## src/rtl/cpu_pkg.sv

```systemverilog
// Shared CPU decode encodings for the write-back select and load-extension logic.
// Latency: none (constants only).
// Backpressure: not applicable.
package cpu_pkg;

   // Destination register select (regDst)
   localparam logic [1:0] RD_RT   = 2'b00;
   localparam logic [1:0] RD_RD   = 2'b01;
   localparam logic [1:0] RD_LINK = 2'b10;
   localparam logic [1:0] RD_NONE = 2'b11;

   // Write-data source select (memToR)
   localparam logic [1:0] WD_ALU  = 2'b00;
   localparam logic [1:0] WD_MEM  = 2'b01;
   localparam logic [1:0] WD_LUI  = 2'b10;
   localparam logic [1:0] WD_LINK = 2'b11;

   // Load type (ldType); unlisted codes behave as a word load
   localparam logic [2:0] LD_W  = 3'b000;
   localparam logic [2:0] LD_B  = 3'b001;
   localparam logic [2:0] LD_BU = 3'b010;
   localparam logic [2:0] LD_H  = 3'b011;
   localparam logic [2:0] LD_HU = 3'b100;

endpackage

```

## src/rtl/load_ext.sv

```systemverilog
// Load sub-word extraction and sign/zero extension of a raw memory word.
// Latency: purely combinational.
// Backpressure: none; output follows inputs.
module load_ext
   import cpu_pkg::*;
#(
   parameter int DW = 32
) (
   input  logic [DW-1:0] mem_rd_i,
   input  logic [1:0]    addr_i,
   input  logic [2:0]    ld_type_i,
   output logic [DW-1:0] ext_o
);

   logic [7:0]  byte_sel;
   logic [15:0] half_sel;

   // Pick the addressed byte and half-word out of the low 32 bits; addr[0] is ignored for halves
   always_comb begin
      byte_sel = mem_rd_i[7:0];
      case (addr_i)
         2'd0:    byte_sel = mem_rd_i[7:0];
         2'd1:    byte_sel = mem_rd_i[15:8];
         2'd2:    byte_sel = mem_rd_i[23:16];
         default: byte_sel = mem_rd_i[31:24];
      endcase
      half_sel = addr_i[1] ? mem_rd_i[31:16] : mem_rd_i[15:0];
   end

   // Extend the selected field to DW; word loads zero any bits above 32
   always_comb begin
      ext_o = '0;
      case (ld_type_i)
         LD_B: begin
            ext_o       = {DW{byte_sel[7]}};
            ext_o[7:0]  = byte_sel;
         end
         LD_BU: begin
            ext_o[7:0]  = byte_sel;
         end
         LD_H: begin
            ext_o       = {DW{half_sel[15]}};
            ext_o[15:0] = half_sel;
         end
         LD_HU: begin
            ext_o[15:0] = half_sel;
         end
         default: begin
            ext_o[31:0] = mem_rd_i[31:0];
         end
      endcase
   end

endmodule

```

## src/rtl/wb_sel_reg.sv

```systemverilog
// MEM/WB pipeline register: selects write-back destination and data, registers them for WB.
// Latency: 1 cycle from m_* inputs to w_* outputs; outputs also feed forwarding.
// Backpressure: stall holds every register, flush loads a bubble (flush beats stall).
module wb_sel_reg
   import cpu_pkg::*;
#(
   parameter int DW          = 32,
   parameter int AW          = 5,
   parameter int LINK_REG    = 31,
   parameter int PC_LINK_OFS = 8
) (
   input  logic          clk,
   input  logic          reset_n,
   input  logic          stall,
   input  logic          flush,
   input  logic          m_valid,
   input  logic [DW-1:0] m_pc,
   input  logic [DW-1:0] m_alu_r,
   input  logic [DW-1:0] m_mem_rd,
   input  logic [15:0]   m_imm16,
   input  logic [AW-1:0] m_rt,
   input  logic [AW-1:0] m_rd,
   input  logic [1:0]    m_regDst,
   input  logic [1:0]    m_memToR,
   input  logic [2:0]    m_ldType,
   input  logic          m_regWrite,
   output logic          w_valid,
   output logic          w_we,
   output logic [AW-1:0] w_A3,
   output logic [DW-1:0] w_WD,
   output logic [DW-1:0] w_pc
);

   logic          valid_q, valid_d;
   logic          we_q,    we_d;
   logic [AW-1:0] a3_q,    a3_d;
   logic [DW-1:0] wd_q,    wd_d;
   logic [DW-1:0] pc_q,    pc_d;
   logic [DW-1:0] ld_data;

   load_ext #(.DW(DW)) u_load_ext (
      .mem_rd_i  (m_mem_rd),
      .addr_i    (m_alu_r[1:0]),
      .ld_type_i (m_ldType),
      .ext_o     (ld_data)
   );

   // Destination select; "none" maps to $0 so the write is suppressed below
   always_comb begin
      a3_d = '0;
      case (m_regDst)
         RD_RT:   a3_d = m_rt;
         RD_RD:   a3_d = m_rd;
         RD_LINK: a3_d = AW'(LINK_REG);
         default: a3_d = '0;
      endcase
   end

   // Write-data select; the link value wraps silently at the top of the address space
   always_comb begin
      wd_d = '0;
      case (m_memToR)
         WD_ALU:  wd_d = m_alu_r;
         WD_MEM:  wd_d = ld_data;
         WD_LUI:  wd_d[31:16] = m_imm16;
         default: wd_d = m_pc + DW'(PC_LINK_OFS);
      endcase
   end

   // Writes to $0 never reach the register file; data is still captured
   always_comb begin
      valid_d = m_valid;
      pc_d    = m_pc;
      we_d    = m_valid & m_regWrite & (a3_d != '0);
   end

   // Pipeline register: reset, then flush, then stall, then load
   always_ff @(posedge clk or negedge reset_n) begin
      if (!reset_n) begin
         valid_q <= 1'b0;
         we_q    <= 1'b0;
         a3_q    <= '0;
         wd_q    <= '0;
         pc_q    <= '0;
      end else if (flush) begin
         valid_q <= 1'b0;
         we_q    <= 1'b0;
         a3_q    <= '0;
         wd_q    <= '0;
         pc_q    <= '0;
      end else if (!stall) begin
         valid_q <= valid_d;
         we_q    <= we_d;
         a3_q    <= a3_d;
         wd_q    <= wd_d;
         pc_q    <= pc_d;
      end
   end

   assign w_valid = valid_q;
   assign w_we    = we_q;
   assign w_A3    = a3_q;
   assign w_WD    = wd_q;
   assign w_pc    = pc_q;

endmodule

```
==
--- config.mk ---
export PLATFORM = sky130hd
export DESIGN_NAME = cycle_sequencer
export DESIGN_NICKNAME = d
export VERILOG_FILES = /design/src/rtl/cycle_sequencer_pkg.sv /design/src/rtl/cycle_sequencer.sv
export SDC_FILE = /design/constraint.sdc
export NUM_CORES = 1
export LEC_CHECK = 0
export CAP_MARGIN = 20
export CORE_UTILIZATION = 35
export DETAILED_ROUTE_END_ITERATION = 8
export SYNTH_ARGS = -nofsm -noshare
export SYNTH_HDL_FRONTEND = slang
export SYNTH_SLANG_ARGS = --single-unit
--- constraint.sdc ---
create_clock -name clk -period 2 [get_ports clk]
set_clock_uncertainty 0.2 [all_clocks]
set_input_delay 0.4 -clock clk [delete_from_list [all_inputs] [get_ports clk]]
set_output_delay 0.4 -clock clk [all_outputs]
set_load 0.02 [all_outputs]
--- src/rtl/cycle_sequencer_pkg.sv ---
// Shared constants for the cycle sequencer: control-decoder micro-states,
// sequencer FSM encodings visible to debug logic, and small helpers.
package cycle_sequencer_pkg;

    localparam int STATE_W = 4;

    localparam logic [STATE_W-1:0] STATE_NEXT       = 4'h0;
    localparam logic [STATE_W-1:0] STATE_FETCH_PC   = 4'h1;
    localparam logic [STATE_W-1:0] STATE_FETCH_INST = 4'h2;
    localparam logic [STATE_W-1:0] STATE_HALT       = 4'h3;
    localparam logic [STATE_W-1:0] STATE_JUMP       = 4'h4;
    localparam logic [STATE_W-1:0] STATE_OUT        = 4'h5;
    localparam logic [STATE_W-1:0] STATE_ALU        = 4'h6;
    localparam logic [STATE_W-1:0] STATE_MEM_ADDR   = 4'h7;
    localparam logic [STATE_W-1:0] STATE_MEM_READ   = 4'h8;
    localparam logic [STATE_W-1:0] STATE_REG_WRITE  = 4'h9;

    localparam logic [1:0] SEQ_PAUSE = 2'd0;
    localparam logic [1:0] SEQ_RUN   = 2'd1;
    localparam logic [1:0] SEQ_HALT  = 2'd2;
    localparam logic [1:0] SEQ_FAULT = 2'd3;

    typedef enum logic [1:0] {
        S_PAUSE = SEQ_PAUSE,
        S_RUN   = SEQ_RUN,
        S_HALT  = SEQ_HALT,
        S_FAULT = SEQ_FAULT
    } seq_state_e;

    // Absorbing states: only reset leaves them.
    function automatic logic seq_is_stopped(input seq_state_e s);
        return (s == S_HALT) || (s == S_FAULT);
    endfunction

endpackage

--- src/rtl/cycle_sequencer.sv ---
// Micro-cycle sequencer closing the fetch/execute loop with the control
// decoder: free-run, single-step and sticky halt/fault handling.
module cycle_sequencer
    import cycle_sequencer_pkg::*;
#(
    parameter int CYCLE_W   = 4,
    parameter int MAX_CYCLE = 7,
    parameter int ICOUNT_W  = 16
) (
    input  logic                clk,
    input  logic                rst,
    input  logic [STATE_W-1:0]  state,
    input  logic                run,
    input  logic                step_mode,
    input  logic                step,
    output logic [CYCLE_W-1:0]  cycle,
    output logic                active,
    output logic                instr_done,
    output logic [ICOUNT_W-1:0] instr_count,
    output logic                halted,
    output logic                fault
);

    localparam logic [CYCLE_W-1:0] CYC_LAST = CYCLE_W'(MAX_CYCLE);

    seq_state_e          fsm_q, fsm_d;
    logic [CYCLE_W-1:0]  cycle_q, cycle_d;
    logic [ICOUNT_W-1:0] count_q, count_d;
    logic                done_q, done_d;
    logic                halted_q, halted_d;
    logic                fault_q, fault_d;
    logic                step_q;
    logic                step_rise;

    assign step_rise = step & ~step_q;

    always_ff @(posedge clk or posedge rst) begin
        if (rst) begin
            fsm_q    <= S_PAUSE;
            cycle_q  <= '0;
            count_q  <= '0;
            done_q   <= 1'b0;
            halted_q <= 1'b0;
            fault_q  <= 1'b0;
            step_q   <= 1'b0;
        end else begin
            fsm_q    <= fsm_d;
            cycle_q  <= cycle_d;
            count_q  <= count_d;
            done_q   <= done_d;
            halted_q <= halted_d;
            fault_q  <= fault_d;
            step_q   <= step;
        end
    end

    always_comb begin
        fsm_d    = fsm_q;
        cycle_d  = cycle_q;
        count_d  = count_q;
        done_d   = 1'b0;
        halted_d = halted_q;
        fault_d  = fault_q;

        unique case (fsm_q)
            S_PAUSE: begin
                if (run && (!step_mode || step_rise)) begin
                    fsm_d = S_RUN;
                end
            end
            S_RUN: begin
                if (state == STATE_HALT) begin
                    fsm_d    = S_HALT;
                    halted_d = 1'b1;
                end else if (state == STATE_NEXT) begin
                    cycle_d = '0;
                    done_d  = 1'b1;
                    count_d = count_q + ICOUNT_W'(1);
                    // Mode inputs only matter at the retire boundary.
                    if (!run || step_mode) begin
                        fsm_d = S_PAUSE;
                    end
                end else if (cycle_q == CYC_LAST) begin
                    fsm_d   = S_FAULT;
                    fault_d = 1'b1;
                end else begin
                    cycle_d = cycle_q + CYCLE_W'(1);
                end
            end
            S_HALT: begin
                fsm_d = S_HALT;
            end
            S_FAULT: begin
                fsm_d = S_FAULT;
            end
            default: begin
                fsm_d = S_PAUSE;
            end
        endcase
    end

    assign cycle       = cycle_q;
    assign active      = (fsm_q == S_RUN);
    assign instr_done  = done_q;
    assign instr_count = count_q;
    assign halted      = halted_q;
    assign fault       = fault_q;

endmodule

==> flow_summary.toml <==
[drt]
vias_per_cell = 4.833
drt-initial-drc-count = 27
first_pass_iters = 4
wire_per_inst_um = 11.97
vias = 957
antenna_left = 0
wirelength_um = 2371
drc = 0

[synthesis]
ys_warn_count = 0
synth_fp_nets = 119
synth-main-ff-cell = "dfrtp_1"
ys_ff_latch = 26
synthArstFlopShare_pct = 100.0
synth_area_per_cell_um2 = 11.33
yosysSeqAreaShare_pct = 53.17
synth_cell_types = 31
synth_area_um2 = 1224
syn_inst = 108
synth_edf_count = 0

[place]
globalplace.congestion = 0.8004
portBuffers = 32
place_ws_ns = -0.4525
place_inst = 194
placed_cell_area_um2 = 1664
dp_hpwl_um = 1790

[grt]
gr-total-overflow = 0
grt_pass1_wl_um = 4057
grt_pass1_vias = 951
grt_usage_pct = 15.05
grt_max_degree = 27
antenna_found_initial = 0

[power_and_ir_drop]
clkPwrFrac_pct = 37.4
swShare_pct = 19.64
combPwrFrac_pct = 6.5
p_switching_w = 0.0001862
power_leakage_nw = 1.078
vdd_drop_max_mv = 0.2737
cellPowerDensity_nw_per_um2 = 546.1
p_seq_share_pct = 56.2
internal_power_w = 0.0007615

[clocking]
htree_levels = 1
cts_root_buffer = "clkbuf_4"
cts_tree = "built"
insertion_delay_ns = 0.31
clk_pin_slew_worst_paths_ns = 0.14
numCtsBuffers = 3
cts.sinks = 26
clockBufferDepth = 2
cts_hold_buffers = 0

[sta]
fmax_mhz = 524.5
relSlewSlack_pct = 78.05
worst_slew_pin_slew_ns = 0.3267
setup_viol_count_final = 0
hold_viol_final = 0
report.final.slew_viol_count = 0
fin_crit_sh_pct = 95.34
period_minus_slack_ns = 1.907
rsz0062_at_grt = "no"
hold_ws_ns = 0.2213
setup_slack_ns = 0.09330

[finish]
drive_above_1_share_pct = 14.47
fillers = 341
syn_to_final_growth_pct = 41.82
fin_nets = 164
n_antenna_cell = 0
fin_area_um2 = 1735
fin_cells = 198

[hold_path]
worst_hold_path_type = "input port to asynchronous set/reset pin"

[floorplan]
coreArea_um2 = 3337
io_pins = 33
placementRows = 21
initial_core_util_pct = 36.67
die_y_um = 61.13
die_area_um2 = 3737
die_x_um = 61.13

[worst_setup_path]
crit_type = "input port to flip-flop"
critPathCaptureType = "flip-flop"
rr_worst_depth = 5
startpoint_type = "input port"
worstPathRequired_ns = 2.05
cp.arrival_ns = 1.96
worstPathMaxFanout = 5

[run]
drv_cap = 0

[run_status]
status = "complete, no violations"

Task details. Wherever the string "zero" appears in a line above, copy that line.

Answer section.
// Load sub-word extraction and sign/zero extension of a raw memory word.
   // Extend the selected field to DW; word loads zero any bits above 32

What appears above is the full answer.